Democratizing access to exotic strategies comes with challenges, according EY's Global Wealth and Asset Management leader
As demand for uncorrelated investments expands across the wealth spectrum, alternative investment managers are innovating to lower barriers that have typically hindered retail access to their strategies. But those providers looking to capitalize on the opportunity must also recognize certain challenges.
“The activity we’re focusing on in terms of firms taking alternative strategies into the retail markets is really concentrated on the lower end of the high-net-worth category, or what others may also call the mass affluent,” said Mike Lee, Global Wealth & Asset Management Leader at EY. “We're seeing both interest from those communities, as well as from wealth managers trying to pursue and open up new opportunities within those investor segments.”

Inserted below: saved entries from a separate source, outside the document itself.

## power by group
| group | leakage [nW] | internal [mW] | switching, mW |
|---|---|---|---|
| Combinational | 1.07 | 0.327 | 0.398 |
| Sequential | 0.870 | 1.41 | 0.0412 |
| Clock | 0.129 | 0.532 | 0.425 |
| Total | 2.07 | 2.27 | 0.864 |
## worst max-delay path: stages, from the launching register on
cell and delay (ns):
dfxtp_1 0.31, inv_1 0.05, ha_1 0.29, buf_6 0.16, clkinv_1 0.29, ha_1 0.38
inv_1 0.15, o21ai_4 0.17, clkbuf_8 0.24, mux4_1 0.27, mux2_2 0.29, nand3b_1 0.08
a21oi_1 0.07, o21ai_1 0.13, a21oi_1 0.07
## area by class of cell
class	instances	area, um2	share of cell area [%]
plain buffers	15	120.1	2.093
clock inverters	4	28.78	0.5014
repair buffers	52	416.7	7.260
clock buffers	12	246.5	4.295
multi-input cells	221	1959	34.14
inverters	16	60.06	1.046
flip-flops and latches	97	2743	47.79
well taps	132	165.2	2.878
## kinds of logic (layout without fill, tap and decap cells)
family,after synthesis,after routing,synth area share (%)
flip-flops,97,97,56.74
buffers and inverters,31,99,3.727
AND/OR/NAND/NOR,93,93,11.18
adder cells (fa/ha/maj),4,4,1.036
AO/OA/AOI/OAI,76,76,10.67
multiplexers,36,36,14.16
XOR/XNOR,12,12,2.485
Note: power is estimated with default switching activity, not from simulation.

According to Lee, the amount of retail money that’s going or looking to go into private capital markets versus public capital markets has increased significantly as the retail affluent seek access to returns that are uncorrelated to – and expected to be higher than – traditional asset classes like equity or fixed income.

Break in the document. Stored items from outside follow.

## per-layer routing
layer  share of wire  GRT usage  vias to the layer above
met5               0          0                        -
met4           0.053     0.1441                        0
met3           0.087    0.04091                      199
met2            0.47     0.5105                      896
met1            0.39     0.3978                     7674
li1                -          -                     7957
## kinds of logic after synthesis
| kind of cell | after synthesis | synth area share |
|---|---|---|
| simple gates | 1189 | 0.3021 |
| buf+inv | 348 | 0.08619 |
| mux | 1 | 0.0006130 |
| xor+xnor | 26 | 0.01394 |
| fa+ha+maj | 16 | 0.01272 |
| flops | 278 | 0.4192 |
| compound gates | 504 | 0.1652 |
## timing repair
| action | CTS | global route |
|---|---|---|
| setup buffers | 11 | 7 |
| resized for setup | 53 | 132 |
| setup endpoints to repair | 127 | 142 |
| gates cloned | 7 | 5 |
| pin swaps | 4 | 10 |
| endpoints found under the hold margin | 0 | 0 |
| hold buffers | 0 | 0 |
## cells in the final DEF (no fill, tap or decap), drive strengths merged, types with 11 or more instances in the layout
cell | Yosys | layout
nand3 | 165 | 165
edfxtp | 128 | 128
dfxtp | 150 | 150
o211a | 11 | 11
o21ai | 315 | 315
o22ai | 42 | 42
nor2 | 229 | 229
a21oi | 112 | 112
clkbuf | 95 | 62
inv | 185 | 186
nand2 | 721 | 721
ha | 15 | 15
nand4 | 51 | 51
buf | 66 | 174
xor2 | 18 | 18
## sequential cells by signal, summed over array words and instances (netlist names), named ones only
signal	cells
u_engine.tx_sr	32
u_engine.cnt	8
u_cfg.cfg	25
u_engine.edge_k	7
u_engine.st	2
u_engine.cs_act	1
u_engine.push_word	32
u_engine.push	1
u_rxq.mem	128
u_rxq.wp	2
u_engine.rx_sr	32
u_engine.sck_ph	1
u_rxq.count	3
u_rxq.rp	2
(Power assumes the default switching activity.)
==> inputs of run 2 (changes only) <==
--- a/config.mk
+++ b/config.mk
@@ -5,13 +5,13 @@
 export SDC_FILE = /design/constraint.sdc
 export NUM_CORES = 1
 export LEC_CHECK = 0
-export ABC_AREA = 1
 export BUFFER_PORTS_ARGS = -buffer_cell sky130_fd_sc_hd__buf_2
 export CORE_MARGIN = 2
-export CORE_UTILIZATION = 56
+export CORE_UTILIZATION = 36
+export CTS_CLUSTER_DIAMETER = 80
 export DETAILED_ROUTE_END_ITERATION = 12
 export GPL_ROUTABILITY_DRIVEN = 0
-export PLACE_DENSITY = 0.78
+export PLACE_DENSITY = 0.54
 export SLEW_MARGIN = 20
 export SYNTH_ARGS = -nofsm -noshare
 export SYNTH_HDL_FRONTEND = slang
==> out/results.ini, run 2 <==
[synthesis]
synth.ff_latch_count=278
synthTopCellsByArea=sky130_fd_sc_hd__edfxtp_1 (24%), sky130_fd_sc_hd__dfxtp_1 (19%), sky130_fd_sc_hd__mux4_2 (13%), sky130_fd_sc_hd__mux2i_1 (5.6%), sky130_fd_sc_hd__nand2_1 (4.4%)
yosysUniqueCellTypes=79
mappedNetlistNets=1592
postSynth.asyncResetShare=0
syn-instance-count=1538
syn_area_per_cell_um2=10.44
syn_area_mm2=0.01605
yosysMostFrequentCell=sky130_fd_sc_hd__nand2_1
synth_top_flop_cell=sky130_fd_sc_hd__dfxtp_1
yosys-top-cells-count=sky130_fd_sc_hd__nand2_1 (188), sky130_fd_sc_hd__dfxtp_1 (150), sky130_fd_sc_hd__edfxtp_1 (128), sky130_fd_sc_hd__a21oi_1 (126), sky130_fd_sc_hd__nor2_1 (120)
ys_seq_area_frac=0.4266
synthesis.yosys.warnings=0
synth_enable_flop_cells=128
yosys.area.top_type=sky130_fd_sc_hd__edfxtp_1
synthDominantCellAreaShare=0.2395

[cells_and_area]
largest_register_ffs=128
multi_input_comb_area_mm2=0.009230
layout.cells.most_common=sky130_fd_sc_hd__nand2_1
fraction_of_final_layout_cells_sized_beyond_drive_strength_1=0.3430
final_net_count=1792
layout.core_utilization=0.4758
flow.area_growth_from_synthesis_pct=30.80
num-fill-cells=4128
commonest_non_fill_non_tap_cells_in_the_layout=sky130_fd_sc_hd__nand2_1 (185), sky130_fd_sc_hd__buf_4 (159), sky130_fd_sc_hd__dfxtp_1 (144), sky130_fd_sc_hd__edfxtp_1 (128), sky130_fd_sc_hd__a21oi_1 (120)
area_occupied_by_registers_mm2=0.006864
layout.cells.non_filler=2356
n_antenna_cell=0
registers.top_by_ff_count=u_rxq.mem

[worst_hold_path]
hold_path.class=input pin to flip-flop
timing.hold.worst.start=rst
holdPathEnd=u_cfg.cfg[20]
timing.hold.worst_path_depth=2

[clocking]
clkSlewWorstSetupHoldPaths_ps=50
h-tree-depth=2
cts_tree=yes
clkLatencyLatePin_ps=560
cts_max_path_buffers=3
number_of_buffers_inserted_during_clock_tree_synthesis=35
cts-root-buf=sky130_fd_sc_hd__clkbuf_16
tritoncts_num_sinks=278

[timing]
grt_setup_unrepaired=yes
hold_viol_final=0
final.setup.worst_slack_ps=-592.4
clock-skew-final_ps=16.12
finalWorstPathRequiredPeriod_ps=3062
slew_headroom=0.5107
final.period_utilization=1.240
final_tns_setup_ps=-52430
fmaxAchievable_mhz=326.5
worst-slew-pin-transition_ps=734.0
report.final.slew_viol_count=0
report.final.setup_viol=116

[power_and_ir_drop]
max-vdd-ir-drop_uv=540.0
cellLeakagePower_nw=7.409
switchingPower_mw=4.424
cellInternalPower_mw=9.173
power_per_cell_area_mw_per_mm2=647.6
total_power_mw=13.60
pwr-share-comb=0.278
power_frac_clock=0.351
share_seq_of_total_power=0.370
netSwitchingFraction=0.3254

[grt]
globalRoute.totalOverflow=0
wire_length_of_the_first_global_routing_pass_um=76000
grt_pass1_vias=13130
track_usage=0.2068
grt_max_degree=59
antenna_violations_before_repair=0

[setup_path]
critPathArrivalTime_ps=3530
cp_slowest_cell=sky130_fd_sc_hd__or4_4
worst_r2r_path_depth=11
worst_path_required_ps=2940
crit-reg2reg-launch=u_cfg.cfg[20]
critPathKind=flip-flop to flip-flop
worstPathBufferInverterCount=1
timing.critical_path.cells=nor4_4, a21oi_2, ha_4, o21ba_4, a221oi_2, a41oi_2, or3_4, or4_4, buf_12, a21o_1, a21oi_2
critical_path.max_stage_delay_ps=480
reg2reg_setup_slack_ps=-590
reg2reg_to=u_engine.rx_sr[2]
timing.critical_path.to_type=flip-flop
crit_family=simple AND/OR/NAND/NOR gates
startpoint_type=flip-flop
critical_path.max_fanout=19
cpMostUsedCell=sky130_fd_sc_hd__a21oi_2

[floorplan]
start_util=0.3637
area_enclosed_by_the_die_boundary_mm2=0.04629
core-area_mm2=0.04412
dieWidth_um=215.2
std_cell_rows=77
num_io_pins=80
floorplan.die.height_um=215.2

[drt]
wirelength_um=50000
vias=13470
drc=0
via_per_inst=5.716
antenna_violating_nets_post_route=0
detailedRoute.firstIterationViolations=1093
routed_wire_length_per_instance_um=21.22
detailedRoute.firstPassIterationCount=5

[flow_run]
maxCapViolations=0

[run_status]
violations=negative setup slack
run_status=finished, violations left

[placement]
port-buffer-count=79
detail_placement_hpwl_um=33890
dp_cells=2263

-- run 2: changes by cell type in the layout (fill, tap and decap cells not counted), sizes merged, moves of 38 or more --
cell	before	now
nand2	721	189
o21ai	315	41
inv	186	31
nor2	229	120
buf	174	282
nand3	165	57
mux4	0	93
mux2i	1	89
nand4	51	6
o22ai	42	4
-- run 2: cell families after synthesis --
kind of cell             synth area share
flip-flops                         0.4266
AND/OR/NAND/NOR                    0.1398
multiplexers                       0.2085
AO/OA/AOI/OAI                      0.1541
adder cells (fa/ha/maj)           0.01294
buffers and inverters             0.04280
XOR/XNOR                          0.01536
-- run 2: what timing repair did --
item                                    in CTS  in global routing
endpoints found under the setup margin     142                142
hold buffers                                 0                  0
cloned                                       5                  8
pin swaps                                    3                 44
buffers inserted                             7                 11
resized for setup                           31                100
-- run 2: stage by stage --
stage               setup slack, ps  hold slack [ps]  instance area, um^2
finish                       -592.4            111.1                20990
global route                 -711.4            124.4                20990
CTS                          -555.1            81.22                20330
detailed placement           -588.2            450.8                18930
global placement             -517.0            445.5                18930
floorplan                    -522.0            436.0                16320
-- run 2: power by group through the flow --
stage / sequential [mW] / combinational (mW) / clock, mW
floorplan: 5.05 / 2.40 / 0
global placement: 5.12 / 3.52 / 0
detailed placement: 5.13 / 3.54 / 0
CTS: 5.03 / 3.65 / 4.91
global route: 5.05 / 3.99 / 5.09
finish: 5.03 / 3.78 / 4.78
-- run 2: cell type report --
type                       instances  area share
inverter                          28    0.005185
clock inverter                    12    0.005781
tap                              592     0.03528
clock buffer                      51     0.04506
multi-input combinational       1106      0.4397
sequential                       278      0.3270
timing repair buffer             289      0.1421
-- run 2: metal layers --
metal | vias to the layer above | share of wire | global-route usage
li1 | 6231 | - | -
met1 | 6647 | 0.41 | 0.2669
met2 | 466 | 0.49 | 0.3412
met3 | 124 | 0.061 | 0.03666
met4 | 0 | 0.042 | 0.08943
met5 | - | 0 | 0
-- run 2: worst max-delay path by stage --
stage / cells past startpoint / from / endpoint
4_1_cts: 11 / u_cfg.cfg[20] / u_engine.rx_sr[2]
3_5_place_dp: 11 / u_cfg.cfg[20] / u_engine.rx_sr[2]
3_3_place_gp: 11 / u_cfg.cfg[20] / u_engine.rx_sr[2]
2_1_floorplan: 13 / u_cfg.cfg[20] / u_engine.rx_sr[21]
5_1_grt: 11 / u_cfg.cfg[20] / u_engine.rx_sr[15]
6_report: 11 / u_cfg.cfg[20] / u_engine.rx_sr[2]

The investors with an appetite for that type of exposure, he says, are the multimillionaires who would typically have several million dollars’ worth of investable assets, making them eligible for the label of “accredited investor” or its equivalent, depending on where they are in the world. While that level of wealth technically makes them eligible for traditional nonregulated products, the price of entry for those vehicles generally have investment minimums akin to a million dollars, which effectively limits their ability to properly diversify their portfolios.
“By creating products that provides lower investment minimums, and more frequent liquidity than traditional alternative products, firms allow diversity of access,” Lee says. “They’re effectively opening up that market to a group that otherwise could be limited because of the inability to deal with certain concentration and liquidity risks.”
While alternative managers may be eager to expand access to their strategies into the mass affluent market, they’ll also have to consider a few factors. For one thing, alternative managers have traditionally dealt with several hundred clients at the most. But as they look to create more liquid options for their strategies, they should prepare to serve an increased volume of customers, which will exponentially increase their need to deliver effectively on several fronts.
“As you're dealing with these increased volumes, you as an alternative manager have to rethink how you process reporting, client service, and all those other aspects of your offering aside from running the strategy,” Lee says. “That means having the ability to scale with technology, to be able to accommodate these increased volumes.”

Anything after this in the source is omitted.